Solved – Two sample Kolmogorov-Smirnov test for the stochastic dominance

hypothesis testingkolmogorov-smirnov teststata

I'm trying to use KS test to determine whether one group of data is scholastically dominates another. So I'm studying dataset regarding performance of companies, which are divided into 2 groups. Instead of comparing mean values for this two groups, I follow [1] and want to compare distributions using KS test (Table 3). They do two tests: one sided (A less then B) and two sided (equality). For that I use STATA's ksmirnov command, the problem is how to interpret the output. It return D and p but what one can conclude from these values is not clear for me. For instance, for my groups it returns:

. ksmirnov performance, by(myGroup)
Two-sample Kolmogorov-Smirnov test for equality of distribution functions

 Smaller group       D       P-value  Corrected
 ----------------------------------------------
 0:                  0.0047    0.972
 1:                 -0.1635    0.000
 Combined K-S:       0.1635    0.000      0.000

The 0 is checking hypothesis that group0 has smaller values then group1. The 1 for hypothesis that group0 has larger values then group1. But I do not understand how to interpret D and p. What is the unit of D and is it big enough to accept hypothesis (for instance, for the confidence 0.05)?

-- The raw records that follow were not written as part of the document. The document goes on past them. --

$ cat src/design/bdq_pkg.sv
`timescale 1ns / 1ps
// Shared package for the bounded deque with indexed read.
// Holds operation and status codes and the response struct; no dependencies.
package bdq_pkg;

    // Operation codes carried on the operation field.
    localparam logic [2:0] OP_PUSH_TAIL  = 3'd0;
    localparam logic [2:0] OP_PUSH_FRONT = 3'd1;
    localparam logic [2:0] OP_POP_BACK   = 3'd2;
    localparam logic [2:0] OP_READ_INDEX = 3'd3;
    localparam logic [2:0] OP_READ_FRONT = 3'd4;
    localparam logic [2:0] OP_READ_BACK  = 3'd5;

    // Status codes returned with every result word.
    localparam logic [1:0] ST_OK    = 2'd0;
    localparam logic [1:0] ST_FULL  = 2'd1;
    localparam logic [1:0] ST_EMPTY = 2'd2;

    // Width of the external data ports.
    localparam int PORT_WIDTH = 32;

    // Decision made by the pointer unit for one accepted word.
    typedef struct packed {
        logic       mem_we;
        logic       mem_re;
        logic [1:0] status;
        logic       now_empty;
    } t_resp;

endpackage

[1] http://www.etsg.org/ETSG2012/Programme/Papers/329.pdf

Best Answer

The Ds are the test statistics and they derive from the differences between the empirical cumulative distribution functions of the two groups. Therefore, they are the differences of probabilities. The p-values have their normal interpretation: if $pval \leq \alpha$, reject the null hypothesis; where $\alpha$ is a predetermined significance level.

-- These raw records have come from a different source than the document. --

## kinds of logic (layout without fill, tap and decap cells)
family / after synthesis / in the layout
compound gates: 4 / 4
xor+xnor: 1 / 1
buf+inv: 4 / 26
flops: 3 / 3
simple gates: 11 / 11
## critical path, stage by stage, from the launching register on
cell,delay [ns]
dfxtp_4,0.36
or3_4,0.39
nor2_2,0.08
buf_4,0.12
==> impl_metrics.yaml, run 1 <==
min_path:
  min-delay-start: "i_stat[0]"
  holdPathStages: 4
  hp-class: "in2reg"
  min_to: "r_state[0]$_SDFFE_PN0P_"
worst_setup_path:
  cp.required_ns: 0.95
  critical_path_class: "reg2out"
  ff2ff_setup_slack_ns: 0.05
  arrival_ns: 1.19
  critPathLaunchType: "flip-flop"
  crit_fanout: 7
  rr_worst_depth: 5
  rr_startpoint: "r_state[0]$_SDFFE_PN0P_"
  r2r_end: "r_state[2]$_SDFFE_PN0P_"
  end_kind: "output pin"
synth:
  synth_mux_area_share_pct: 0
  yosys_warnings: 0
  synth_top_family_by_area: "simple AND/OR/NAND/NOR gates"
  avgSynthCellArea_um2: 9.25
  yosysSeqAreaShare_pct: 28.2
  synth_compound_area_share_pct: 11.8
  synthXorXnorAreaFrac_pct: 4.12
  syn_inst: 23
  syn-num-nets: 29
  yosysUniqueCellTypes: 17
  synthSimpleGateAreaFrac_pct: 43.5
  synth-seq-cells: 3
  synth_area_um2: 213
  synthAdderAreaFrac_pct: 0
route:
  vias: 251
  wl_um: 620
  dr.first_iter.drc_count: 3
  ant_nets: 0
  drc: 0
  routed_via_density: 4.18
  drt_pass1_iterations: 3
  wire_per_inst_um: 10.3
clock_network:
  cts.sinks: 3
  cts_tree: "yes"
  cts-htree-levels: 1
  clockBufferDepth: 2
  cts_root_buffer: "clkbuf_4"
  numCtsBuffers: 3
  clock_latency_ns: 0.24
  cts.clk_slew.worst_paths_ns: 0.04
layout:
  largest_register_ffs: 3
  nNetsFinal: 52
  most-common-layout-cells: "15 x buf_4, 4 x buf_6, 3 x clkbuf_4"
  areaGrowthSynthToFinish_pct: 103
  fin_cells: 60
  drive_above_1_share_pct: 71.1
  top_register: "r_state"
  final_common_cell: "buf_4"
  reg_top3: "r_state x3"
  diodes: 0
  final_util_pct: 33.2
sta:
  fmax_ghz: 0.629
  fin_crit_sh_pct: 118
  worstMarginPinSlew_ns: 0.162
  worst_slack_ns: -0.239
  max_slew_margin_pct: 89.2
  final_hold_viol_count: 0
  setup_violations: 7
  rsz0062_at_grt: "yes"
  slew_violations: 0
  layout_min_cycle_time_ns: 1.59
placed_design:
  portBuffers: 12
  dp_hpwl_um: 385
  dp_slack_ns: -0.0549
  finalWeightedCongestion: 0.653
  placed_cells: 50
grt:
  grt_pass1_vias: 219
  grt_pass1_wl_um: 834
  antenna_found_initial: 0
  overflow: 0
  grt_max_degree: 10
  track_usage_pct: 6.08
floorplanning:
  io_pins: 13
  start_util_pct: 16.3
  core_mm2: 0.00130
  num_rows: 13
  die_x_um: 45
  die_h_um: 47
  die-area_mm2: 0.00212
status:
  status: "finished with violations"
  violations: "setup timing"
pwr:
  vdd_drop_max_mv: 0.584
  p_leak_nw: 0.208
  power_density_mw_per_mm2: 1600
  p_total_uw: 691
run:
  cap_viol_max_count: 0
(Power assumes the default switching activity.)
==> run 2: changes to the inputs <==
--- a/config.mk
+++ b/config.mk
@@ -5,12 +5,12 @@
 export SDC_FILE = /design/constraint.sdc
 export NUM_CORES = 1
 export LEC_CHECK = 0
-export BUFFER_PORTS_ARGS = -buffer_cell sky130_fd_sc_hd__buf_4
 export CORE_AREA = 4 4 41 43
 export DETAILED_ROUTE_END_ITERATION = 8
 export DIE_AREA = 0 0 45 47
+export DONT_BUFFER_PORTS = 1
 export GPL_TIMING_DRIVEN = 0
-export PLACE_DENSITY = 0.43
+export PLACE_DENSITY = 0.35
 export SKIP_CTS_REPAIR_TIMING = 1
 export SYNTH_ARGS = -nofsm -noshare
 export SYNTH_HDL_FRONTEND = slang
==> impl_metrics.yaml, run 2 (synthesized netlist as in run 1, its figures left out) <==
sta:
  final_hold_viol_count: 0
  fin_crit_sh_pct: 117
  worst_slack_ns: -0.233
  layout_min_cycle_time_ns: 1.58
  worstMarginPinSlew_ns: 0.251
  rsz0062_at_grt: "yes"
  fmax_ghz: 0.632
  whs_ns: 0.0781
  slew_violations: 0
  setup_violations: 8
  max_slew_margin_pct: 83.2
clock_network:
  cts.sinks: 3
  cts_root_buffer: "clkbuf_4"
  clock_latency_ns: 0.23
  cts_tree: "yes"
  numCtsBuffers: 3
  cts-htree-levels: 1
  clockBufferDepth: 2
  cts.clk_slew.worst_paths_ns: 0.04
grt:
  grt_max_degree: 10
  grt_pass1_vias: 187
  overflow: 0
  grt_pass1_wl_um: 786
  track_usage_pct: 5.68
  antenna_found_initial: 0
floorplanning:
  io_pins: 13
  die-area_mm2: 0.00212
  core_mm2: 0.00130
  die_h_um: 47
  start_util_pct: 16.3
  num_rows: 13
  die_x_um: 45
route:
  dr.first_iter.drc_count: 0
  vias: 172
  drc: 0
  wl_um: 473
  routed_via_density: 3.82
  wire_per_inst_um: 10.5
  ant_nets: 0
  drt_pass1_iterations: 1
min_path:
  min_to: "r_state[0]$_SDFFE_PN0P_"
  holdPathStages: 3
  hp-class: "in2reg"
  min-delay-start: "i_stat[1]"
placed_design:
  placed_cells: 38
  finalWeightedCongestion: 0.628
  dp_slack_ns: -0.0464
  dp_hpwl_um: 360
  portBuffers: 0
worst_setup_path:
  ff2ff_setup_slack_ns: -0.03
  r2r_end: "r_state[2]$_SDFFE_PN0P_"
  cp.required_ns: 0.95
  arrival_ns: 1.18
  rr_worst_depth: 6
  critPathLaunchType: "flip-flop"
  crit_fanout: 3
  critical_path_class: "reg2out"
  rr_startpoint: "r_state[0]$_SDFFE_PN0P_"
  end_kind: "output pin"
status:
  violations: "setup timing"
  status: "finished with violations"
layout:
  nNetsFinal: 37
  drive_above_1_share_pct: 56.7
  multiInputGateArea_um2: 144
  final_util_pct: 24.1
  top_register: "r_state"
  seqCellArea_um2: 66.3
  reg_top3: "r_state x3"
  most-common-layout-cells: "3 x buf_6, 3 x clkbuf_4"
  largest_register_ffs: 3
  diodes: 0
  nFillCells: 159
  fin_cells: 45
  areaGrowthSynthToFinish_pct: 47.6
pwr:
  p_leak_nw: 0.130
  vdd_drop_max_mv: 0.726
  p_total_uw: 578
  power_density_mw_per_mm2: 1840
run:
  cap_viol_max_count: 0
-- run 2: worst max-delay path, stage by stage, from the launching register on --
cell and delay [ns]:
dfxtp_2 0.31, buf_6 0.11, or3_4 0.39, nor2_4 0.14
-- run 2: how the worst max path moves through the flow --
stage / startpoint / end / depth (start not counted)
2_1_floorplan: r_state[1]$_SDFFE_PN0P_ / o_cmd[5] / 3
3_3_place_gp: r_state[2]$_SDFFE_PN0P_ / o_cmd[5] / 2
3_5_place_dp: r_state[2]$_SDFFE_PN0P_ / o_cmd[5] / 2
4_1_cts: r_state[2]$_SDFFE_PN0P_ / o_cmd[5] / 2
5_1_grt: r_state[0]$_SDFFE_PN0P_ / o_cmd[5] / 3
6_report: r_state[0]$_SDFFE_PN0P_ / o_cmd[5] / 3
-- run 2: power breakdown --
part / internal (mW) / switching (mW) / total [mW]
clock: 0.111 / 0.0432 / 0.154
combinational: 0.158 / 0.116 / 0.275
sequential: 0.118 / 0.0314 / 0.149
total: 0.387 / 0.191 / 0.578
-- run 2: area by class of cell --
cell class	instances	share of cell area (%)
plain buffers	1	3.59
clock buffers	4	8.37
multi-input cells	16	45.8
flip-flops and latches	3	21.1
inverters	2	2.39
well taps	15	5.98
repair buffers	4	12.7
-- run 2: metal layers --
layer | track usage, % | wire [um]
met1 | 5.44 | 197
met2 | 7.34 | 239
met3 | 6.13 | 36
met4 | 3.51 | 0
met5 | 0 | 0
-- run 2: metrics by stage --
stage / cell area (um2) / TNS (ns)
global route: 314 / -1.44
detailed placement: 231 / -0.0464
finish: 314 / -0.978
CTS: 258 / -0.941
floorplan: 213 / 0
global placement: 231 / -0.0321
--- config.mk ---
export PLATFORM = sky130hd
export DESIGN_NAME = stream_slot_allocator_core
export DESIGN_NICKNAME = d
export VERILOG_FILES = /design/src/sv/ssa_pkg.sv /design/src/sv/ssa_cfg_regs.sv /design/src/sv/ssa_alloc.sv /design/src/sv/stream_slot_allocator_core.sv
export VERILOG_INCLUDE_DIRS = /design/src /design/src/sv
export SDC_FILE = /design/constraint.sdc
export NUM_CORES = 1
export LEC_CHECK = 0
export BUFFER_PORTS_ARGS = -buffer_cell sky130_fd_sc_hd__buf_2
export CORE_MARGIN = 8
export CORE_UTILIZATION = 54
export DETAILED_ROUTE_END_ITERATION = 7
export GPL_TIMING_DRIVEN = 0
export PLACE_DENSITY = 0.8
export SETUP_SLACK_MARGIN = 0.02
export SYNTH_ARGS = -nofsm -noshare
export SYNTH_HDL_FRONTEND = slang
export SYNTH_SLANG_ARGS = --single-unit
--- constraint.sdc ---
create_clock -name clk -period 7.8 [get_ports clk]
set_input_delay 1.56 -clock clk [delete_from_list [all_inputs] [get_ports clk]]
set_output_delay 1.56 -clock clk [all_outputs]
set_load 0.02 [all_outputs]
--- src/sv/stream_slot_allocator_core_assert.svh ---
// Assertion macros for the slot allocator.
// Used by the allocation core; no other dependencies.
`ifndef STREAM_SLOT_ALLOCATOR_CORE_ASSERT_SVH
`define STREAM_SLOT_ALLOCATOR_CORE_ASSERT_SVH

// Check a condition in the same cycle as its trigger.
`define SSA_ASSERT_NOW(label, clk, rst_n, ante, cons) \
	label: assert property (@(posedge clk) disable iff (!rst_n) (ante) |-> (cons)) \
		else $error("slot allocator check failed");

// Check a condition in the cycle after its trigger.
`define SSA_ASSERT_NEXT(label, clk, rst_n, ante, cons) \
	label: assert property (@(posedge clk) disable iff (!rst_n) (ante) |=> (cons)) \
		else $error("slot allocator check failed");

`endif

--- src/sv/ssa_pkg.sv ---
// Types and constants shared by the slot allocator modules.
// No dependencies.
package ssa_pkg;

	localparam int ADDR_W = 3;
	localparam int DATA_W = 32;
	localparam int SNAP_W = 32;
	localparam int OFS_W  = 21;

	localparam logic [15:0] SLOT_SIZE_RST  = 16'd256;
	localparam logic [5:0]  SLOT_COUNT_RST = 6'd32;

	typedef enum logic {
		REG_SLOT_SIZE  = 1'b0,
		REG_SLOT_COUNT = 1'b1
	} reg_idx_t;

	typedef enum logic [1:0] {
		ST_OK        = 2'd0,
		ST_TOO_LARGE = 2'd1,
		ST_NO_SLOT   = 2'd2
	} status_t;

	typedef struct packed {
		logic [15:0] slot_size;
		logic [5:0]  slot_count;
	} cfg_t;

	typedef struct packed {
		logic [15:0]       data_length;
		logic [SNAP_W-1:0] flags_snapshot;
	} req_t;

	typedef struct packed {
		status_t          status;
		logic [4:0]       slot_index;
		logic [OFS_W-1:0] data_offset;
		logic [OFS_W-1:0] meta_offset;
		logic [15:0]      length_out;
		logic             flag_value;
		logic [31:0]      sequence_number;
	} rsp_t;

endpackage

Stata also gives an additional p-value for the non-directional hypothesis (Combined K-S), corrected for small samples.

Examples and details of what Stata does are in [R] ksmirnov, including the math in the Methods and formulas section.

An example of a "manual" computation of the Ds is:

clear
set more off

*------ example data -----

use http://www.stata-press.com/data/r12/ksxmpl

*----- manual computation -----

bysort group: cumul x, gen(cumd)

sort x

gen cumd1 = cumd 
replace cumd1 = cumd1[_n-1] if group != 1

gen cumd2 = cumd 
replace cumd2 = cumd2[_n-1] if group != 2
replace cumd2 = cumd2[2] in 1

gen diff = cumd1 - cumd2

summarize diff, meanonly
display  "" _n ///
         "Results are:" _n ///
         "This is D+ : `r(max)'" _n ///
         "This is D- : `r(min)'"

line cumd1 cumd2 x, sort // graph the cdfs

*----- direct computation -----

ksmirnov x, by(group)

The "manual" approach is from [1], which Stata cites in its manual.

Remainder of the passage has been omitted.